Start of Material to process
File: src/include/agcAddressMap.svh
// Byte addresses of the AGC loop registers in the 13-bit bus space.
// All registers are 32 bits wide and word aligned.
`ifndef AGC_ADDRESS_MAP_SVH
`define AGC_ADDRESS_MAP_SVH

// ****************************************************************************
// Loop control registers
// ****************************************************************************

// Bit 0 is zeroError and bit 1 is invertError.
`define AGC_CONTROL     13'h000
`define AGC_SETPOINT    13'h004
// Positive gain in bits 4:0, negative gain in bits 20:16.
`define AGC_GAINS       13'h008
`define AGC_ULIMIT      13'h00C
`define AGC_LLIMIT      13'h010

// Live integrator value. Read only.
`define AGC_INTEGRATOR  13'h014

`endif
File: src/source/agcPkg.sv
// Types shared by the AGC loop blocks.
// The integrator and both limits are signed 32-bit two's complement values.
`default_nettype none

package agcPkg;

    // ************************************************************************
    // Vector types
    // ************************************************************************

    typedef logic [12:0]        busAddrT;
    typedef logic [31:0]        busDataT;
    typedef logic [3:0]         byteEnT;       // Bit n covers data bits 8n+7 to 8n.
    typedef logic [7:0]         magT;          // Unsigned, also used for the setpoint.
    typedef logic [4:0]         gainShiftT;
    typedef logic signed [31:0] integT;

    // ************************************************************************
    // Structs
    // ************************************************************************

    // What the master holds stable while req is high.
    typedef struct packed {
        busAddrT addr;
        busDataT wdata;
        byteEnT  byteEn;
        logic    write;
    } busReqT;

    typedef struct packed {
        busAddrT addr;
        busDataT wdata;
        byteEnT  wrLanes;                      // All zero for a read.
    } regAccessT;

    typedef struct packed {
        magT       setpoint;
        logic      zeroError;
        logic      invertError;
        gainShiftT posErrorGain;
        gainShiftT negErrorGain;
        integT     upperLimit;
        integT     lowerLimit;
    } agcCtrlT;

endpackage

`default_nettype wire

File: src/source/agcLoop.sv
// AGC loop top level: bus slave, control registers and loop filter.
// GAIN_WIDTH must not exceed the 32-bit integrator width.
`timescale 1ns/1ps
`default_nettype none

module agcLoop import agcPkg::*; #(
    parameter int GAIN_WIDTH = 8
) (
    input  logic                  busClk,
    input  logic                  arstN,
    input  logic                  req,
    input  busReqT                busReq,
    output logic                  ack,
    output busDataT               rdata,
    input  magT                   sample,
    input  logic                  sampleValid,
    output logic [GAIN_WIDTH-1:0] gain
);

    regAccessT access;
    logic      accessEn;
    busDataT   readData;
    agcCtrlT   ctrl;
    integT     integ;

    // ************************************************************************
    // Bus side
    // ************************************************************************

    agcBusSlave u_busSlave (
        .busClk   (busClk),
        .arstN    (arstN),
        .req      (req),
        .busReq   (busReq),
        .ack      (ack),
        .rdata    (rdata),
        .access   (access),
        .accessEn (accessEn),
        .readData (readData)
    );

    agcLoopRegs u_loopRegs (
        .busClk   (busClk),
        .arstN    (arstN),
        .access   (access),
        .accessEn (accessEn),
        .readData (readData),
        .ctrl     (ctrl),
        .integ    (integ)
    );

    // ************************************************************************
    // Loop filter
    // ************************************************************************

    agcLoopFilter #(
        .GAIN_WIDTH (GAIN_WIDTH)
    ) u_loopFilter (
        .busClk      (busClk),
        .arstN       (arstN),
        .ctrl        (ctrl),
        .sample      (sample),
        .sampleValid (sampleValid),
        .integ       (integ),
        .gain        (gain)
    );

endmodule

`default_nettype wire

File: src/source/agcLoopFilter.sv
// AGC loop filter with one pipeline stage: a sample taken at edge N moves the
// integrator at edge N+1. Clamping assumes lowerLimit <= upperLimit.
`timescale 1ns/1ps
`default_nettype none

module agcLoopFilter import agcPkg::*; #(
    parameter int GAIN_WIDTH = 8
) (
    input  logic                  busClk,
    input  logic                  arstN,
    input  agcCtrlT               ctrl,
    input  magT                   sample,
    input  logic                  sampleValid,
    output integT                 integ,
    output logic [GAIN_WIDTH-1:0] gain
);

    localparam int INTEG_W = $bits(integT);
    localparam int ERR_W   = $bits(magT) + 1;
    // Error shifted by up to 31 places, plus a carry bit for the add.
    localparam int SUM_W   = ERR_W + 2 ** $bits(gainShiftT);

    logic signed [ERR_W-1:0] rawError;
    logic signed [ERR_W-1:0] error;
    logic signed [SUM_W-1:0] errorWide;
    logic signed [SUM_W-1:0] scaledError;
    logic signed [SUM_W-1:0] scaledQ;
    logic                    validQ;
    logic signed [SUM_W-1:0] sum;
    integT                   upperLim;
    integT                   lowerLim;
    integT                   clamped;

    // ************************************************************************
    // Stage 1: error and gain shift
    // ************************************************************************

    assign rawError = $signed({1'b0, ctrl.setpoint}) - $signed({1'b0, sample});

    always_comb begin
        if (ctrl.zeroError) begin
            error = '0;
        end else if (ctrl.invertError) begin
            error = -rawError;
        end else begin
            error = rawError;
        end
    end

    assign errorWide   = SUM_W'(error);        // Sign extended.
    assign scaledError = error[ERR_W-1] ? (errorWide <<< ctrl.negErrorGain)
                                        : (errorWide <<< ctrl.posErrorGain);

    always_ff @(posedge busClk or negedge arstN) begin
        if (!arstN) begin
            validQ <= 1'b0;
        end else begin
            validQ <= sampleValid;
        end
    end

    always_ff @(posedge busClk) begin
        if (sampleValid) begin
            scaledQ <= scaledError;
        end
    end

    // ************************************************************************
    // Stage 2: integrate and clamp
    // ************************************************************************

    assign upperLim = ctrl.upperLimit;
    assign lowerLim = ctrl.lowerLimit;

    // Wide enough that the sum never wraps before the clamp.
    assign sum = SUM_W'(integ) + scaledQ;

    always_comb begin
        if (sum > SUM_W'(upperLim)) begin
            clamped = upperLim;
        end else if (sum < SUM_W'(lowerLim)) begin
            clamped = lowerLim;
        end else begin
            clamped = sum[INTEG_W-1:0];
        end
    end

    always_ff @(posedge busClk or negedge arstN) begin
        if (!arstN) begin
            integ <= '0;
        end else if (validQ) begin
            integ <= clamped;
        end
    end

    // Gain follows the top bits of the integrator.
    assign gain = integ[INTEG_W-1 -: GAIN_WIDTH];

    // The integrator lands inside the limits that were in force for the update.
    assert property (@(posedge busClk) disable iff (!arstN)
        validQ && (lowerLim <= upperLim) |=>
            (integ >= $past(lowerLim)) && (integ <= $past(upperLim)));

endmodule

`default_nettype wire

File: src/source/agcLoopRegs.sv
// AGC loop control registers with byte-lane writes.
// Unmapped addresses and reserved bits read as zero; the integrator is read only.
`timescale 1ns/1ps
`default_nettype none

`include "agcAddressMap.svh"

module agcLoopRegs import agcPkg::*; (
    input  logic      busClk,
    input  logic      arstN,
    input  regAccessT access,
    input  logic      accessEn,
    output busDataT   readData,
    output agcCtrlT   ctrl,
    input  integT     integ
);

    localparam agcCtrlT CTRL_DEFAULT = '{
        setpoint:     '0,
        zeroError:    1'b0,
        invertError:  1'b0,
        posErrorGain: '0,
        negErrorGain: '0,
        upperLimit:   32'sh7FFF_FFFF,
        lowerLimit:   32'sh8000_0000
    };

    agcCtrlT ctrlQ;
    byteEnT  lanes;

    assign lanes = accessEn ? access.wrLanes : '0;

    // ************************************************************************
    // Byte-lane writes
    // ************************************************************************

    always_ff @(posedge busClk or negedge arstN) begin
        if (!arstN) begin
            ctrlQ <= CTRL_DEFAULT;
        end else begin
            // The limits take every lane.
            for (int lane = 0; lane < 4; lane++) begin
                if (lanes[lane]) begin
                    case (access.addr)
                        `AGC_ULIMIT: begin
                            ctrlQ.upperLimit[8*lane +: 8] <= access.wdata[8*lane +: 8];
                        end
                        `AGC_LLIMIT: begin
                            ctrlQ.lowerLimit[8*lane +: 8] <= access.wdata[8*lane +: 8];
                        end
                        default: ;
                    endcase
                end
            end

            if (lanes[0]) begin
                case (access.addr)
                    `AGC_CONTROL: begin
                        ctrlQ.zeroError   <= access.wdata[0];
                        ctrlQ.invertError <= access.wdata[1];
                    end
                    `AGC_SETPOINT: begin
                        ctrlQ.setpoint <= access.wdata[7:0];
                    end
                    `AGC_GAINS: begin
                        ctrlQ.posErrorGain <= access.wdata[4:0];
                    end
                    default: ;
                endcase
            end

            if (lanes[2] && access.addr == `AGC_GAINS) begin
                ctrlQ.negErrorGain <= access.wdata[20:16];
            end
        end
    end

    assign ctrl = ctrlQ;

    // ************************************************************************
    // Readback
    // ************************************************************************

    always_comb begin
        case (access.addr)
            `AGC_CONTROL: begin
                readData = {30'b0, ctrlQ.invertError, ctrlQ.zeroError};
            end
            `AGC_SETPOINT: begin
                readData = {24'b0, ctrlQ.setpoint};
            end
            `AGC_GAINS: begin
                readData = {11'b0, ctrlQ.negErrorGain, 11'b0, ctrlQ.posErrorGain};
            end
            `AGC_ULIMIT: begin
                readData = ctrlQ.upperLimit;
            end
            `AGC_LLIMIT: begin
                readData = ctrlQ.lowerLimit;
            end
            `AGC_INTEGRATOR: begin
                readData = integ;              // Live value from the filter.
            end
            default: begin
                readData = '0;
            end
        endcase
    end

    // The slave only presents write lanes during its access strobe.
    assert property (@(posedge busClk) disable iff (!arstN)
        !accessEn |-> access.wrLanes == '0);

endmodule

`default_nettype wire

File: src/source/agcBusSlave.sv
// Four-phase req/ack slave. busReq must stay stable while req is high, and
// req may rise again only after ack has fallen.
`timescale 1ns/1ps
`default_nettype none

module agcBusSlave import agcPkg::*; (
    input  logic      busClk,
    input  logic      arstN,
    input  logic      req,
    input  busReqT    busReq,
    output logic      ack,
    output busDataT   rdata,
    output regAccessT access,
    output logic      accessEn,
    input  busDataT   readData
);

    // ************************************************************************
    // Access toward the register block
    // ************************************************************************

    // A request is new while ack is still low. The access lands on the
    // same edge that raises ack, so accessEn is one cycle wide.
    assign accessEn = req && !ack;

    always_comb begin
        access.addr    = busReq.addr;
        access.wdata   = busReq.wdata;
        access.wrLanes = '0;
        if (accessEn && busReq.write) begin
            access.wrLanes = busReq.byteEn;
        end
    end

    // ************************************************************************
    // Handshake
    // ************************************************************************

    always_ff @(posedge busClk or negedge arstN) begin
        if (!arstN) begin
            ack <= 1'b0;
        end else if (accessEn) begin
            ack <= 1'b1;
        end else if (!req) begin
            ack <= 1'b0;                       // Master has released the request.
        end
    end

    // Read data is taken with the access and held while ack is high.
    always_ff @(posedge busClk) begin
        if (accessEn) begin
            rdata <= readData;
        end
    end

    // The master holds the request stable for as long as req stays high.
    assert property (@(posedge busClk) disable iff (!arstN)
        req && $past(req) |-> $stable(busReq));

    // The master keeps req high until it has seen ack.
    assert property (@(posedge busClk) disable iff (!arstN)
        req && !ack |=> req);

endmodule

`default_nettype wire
End of Material to process
Show every line of the records above that contains the word "localparam".

    localparam int INTEG_W = $bits(integT);
    localparam int ERR_W   = $bits(magT) + 1;
    localparam int SUM_W   = ERR_W + 2 ** $bits(gainShiftT);
    localparam agcCtrlT CTRL_DEFAULT = '{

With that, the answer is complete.